Speaker 2
will frame who is virtuous, you know, people in the world who are virtuous with people who are trying to understand justice. That's the new distinction. Like before it was people who knew justice who didn't that was good versus bad, but now it's people who are trying versus people aren't even trying. That's the new distinction. And you can embrace that.
Speaker 1
Right. I mean, I guess that's exactly what happens at the end of the Alcibiades. You know, Alcibiades is basically like Socrates. I'm in a D like your groupie from now on. And Socrates doesn't, I mean, that's a quite workout between Socrates and Alcibiades, but he does end up with a lot of groupies.
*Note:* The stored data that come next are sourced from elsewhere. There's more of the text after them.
<file path="config.mk">
export PLATFORM = sky130hd
export DESIGN_NAME = regfile_access_ctrl
export DESIGN_NICKNAME = d
export VERILOG_FILES = /design/src/rtl/regfile_access_ctrl.sv
export SDC_FILE = /design/constraint.sdc
export NUM_CORES = 1
export LEC_CHECK = 0
export CORE_MARGIN = 8
export CORE_UTILIZATION = 40
export CTS_CLUSTER_DIAMETER = 120
export DETAILED_ROUTE_END_ITERATION = 8
export HOLD_SLACK_MARGIN = 0.08
export PLACE_DENSITY = 0.9
export SYNTH_ARGS = -nofsm -noshare
export SYNTH_HDL_FRONTEND = slang
export SYNTH_SLANG_ARGS = --single-unit
</file>
<file path="constraint.sdc">
create_clock -name clk -period 1.72 [get_ports clk]
set_input_delay 0.258 -clock clk [delete_from_list [all_inputs] [get_ports clk]]
set_output_delay 0.258 -clock clk [all_outputs]
set_load 0.005 [all_outputs]
</file>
And maybe that's the that's the self conception that he offers people is that we are the people who are we can we can retreat to the position of being the people who could figure
Speaker 2
it out. Now, in some sense, this is the prototypical rationalist move. Right. So the simple minded concept of intellectuals is some of some of them know more than others. Right. I learn relativity and now I can look down on people who don't know relativity, right? That's like, I've read the encyclopedia section B. So I know bees and battleships and I'm better than you because I know about bees and battleships. And then at some point, people realize how little they know how many things other people know. And now counting up who knows more is a little problematic. And people switch their identity to, okay, I am an enquirer of a certain sort. And I follow certain rules and I admit when I'm wrong. And that's my new identity. And that's in some sense that the rationalists switch or even the even the philosopher switch, right? The philosopher isn't the person who knows a lot of philosophy that philosophers a person who knows how to inquire into philosophy.
Speaker 1
So I guess I think like, um, um, sometimes it seems to me that the rationalist move is just locating a different place to be arrogant. Well, of course, yeah. Um, yes, but it's a more defensible place. It's
Speaker 2
the point. And, um, but I
Speaker 1
think that, I mean, the position that Alcibiades is in is he's thinking to himself, I have to know P, but I don't know P, right? Those are like the, um, the things that he's trying to combine. And I guess I feel like, um, I often feel that the rationalists just give up on me, I have to know, like that they're happy with themselves if they have like some kind of good estimate of how wrong they might be or something. And that that's like, that's all a person could ever really want. Um, and what like, you know, even if we do say that Socrates is offering people the opportunity for a certain kind of virtue, the thought is like, yeah, but it's supposed to not be enough. Like it's supposed to be a form of virtue where you're always aware that you don't have this other thing. Um,
Speaker 2
right. Uh, it's sort
Speaker 1
of like the very title of less wrong. It's almost like we're trying to be less strong, but also we're like less wrong than the rest of you. So actually we're just like better than everybody else. Um, um, as opposed to like, no, we want to be right. Like that is that's the goal. Um, and, um, and so we're, we're defective in virtue of not being right. And it's not, it's unacceptable that we don't know what virtue is or justices. Um, and so that that's a different, um, that there's a certain characteristic misunderstanding of Socrates where what he's doing is retreating to one piece of meta knowledge, namely that he knows that he doesn't know anything except this one piece of knowledge, right? Yeah. And I think that that's a lot like what rationalists are like, but it's not what Socrates is like. He doesn't retreat to that piece of meta knowledge. He's always like, um, um, um, um, on the battleground, like trying to figure out what justice is and being like, okay, maybe this guy knows. Um, and that, that does seem like a different way of combining. I must know P and I don't know P that the, the, the inquisitive way.